Found on the web site of the Information and Privacy Commissioner at the following link

 
 

Error #1: Adoption Orders are easy to obtain

The privacy commissioner says: “The original adoption order is provided to adoptive parents by the Court, and a copy may only be disclosed to an adopted person by the Registrar of Adoption Information in exceptional circumstances.6 Accordingly, the current statutory framework reinforces the confidential treatment of these records to date.” See “Confidentiality and statutory framework” in Commissioner Cavoukian’s Fact Sheet on Adoption Information Disclosure.

Call 416-327-4730

You will hear the message: “Welcome to the Ministry of Community & Social Services, Adoption Unit.” After pressing more numbers you will be asked to provide your name and other information to receive a copy of your adoption order, and then you hear that it will take two weeks to have it mailed to you at a cost of $15.

How could this be? The privacy commissioner says that it is sealed—permanently, out of sight from the public and even from adopted people to whom it applies.

Here’s how: Simply ask one of the thousands of adopted people who have their adoption orders — mailed to them by the government. The privacy commissioner misread the law. The Child and Family Services Act allows adult adopted people to obtain copies of their adoption orders. Read section 165. (1) and (2).

"I have never heard of anyone being turned down."

Linda Faraday, Adoption Disclosure Unit

Why all the fuss? Most adoption orders contain the surnames of birth mothers (all before 1970). This is identifying information. Yet, the commissioner asserts that the law guarantees confidentiality of the mother. It does not.

 
 

Error #2: It is not the mandate of the IPC to comment on the privacy implications of proposed legislation

The privacy commissioner says that it is her mandate to comment on the privacy implications of proposed legislation. Is it?

In a previous press release, she said:“I have a solemn statutory duty as the Information and Privacy Commissioner of Ontario and an Officer of the Legislature to provide public comment on the privacy protection implications of proposed legislative schemes or government programs.

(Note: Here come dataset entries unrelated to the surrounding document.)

$ cat src/rtl/assert_macros.svh
// Assertion macros shared by the RTL of the merge sort engine.
// No dependencies; included by the files that carry assertions.
`ifndef ASSERT_MACROS_SVH
`define ASSERT_MACROS_SVH
`ifndef SYNTHESIS
`define ASSERT_ALWAYS(label, clk, rst_n, prop) \
    label: assert property (@(posedge clk) disable iff (!rst_n) (prop)) \
        else $error("assertion failed");
`define ASSERT_NEXT(label, clk, rst_n, ante, cons) \
    label: assert property (@(posedge clk) disable iff (!rst_n) (ante) |=> (cons)) \
        else $error("assertion failed");
`else
`define ASSERT_ALWAYS(label, clk, rst_n, prop)
`define ASSERT_NEXT(label, clk, rst_n, ante, cons)
`endif
`endif

$ cat src/rtl/mse_pkg.sv
// Package of the merge sort engine: sizes, the data type and the cell control struct.
// No dependencies; used by every module of the block.
`timescale 1ns / 1ps
`default_nettype none
package mse_pkg;
    localparam int LIST_SIZE = 64;
    localparam int DATA_W    = 32;

    typedef logic signed [DATA_W-1:0] data_t;

    typedef struct packed {
        logic insert;
        logic shift;
    } cell_ctrl_t;
endpackage
`default_nettype wire

$ cat src/rtl/mse_cell.sv
// One cell of the sorting chain: holds one value and its valid bit.
// Depends on mse_pkg.
`timescale 1ns / 1ps
`default_nettype none
module mse_cell (
    input  wire                 clk,
    input  wire                 rst_n,
    input  mse_pkg::cell_ctrl_t ctrl,
    input  mse_pkg::data_t      new_value,
    input  wire                 left_gt,
    input  mse_pkg::data_t      left_value,
    input  wire                 left_valid,
    input  mse_pkg::data_t      right_value,
    input  wire                 right_valid,
    output mse_pkg::data_t      value,
    output logic                valid,
    output logic                gt
);
    import mse_pkg::*;

    data_t value_reg;
    data_t value_next;
    logic  valid_reg;
    logic  valid_next;

    // A free cell counts as greater, so a value above all stored ones lands in the first free cell.
    assign gt = !valid_reg || (value_reg > new_value);

    always_comb
    begin
        value_next = value_reg;
        valid_next = valid_reg;
        if (ctrl.insert)
        begin
            if (left_gt)
            begin
                value_next = left_value;
                valid_next = left_valid;
            end
            else if (gt)
            begin
                value_next = new_value;
                valid_next = 1'b1;
            end
        end
        else if (ctrl.shift)
        begin
            value_next = right_value;
            valid_next = right_valid;
        end
    end

    always_ff @(posedge clk or negedge rst_n)
    begin
        if (!rst_n)
        begin
            valid_reg <= 1'b0;
        end
        else
        begin
            valid_reg <= valid_next;
        end
    end

    always_ff @(posedge clk)
    begin
        value_reg <= value_next;
    end

    assign value = value_reg;
    assign valid = valid_reg;
endmodule
`default_nettype wire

This is enshrined in section 59(a) of the Freedom of Information and Protection of Privacy Act [FIPPA}. . . . “

Is it really? Here’s what FIPPA, section 59(a) actually says:

“The commissioner may offer comment on the privacy protection implications of proposed legislative schemes or government programs"

So where is the “mandate”, the “solemn statutory duty…to provide public comment” that is “enshrined” in the law?

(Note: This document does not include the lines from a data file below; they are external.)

## src/rtl/assert_macros.svh

```systemverilog
// Assertion macros shared by the RTL of the merge sort engine.
// No dependencies; included by the files that carry assertions.
`ifndef ASSERT_MACROS_SVH
`define ASSERT_MACROS_SVH
`ifndef SYNTHESIS
`define ASSERT_ALWAYS(label, clk, rst_n, prop) \
    label: assert property (@(posedge clk) disable iff (!rst_n) (prop)) \
        else $error("assertion failed");
`define ASSERT_NEXT(label, clk, rst_n, ante, cons) \
    label: assert property (@(posedge clk) disable iff (!rst_n) (ante) |=> (cons)) \
        else $error("assertion failed");
`else
`define ASSERT_ALWAYS(label, clk, rst_n, prop)
`define ASSERT_NEXT(label, clk, rst_n, ante, cons)
`endif
`endif

```

## src/rtl/mse_pkg.sv

```systemverilog
// Package of the merge sort engine: sizes, the data type and the cell control struct.
// No dependencies; used by every module of the block.
`timescale 1ns / 1ps
`default_nettype none
package mse_pkg;
    localparam int LIST_SIZE = 64;
    localparam int DATA_W    = 32;

    typedef logic signed [DATA_W-1:0] data_t;

    typedef struct packed {
        logic insert;
        logic shift;
    } cell_ctrl_t;
endpackage
`default_nettype wire

```

## src/rtl/mse_ctrl.sv

```systemverilog
// Load and drain sequencer of the merge sort engine, with the sticky overflow flag.
// Depends on mse_pkg.
`timescale 1ns / 1ps
`default_nettype none
module mse_ctrl (
    input  wire                 clk,
    input  wire                 rst_n,
    input  wire                 in_valid,
    input  wire                 in_last,
    input  wire                 full,
    input  wire                 out_ready,
    input  wire                 out_is_last,
    output logic                in_ready,
    output logic                out_valid,
    output logic                dropped,
    output mse_pkg::cell_ctrl_t cell_ctrl
);
    import mse_pkg::*;

    typedef enum logic {
        ST_LOAD,
        ST_DRAIN
    } state_t;

    state_t state_reg;
    state_t state_next;
    logic   in_ready_reg;
    logic   in_ready_next;
    logic   out_valid_reg;
    logic   out_valid_next;
    logic   overflow_reg;
    logic   overflow_next;
    logic   in_fire;
    logic   out_fire;

    assign in_fire  = in_valid && in_ready_reg;
    assign out_fire = out_valid_reg && out_ready;

    always_comb
    begin
        state_next     = state_reg;
        in_ready_next  = in_ready_reg;
        out_valid_next = out_valid_reg;
        overflow_next  = overflow_reg;
        case (state_reg)
            ST_LOAD:
            begin
                if (in_fire)
                begin
                    overflow_next = overflow_reg || full;
                    if (in_last)
                    begin
                        state_next     = ST_DRAIN;
                        in_ready_next  = 1'b0;
                        out_valid_next = 1'b1;
                    end
                end
            end
            ST_DRAIN:
            begin
                if (out_fire && out_is_last)
                begin
                    state_next     = ST_LOAD;
                    in_ready_next  = 1'b1;
                    out_valid_next = 1'b0;
                    overflow_next  = 1'b0;
                end
            end
            default:
            begin
                state_next     = ST_LOAD;
                in_ready_next  = 1'b1;
                out_valid_next = 1'b0;
                overflow_next  = 1'b0;
            end
        endcase
    end

    always_ff @(posedge clk or negedge rst_n)
    begin
        if (!rst_n)
        begin
            state_reg     <= ST_LOAD;
            in_ready_reg  <= 1'b1;
            out_valid_reg <= 1'b0;
            overflow_reg  <= 1'b0;
        end
        else
        begin
            state_reg     <= state_next;
            in_ready_reg  <= in_ready_next;
            out_valid_reg <= out_valid_next;
            overflow_reg  <= overflow_next;
        end
    end

    assign cell_ctrl.insert = in_fire && !full;
    assign cell_ctrl.shift  = out_fire;
    assign in_ready         = in_ready_reg;
    assign out_valid        = out_valid_reg;
    assign dropped          = overflow_reg;
endmodule
`default_nettype wire
```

There is no such duty or requirement in the legislation. What the law says is very different. The Commissioner may speak, but it is not her duty or responsibility to do so. The commissioner’s role is not as clearly defined or mandated as she would appear to like it to be.

As a birth mother who supports Bill 183 and was not promised confidentiality in a "written" or so called "social" format, contrary to what is suggested, my question and concern is, at what point does an advisor to the sitting government stop simply advising and become a lobbyist?

Commissioner Cavoukian exaggerates her role and then, uses the misperception generated by the overstatement to provide herself with the privilege and authority to attack Bill 183, the Adoption Disclosure Act.

 
 

Error #3: The commissioner misrepresents the Ontario Association of Children’s Aid Societies (OACAS) and the truth of adoption history

The OACAS is the umbrella organization of all Children’s Aid Societies in Ontario. In 2001, the OACAS supported a bill without a disclosure veto in its document Submission to the Standing Committee on General Government Regarding Bill 77: Adoption Disclosure Law Amendment Act, 2001.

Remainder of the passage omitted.